Set down every entry once more, character for character.

- Stored items:
⟨
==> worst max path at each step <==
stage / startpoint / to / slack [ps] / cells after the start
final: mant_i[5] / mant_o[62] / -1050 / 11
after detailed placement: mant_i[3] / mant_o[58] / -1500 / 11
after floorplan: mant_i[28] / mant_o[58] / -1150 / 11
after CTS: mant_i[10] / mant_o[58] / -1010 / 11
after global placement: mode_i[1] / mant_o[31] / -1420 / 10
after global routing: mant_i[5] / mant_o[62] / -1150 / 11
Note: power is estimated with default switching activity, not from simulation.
⟩
- SOLUTION TO THE PROBLEM:
==> worst max path at each step <==
stage / startpoint / to / slack [ps] / cells after the start
final: mant_i[5] / mant_o[62] / -1050 / 11
after detailed placement: mant_i[3] / mant_o[58] / -1500 / 11
after floorplan: mant_i[28] / mant_o[58] / -1150 / 11
after CTS: mant_i[10] / mant_o[58] / -1010 / 11
after global placement: mode_i[1] / mant_o[31] / -1420 / 10
after global routing: mant_i[5] / mant_o[62] / -1150 / 11
Note: power is estimated with default switching activity, not from simulation.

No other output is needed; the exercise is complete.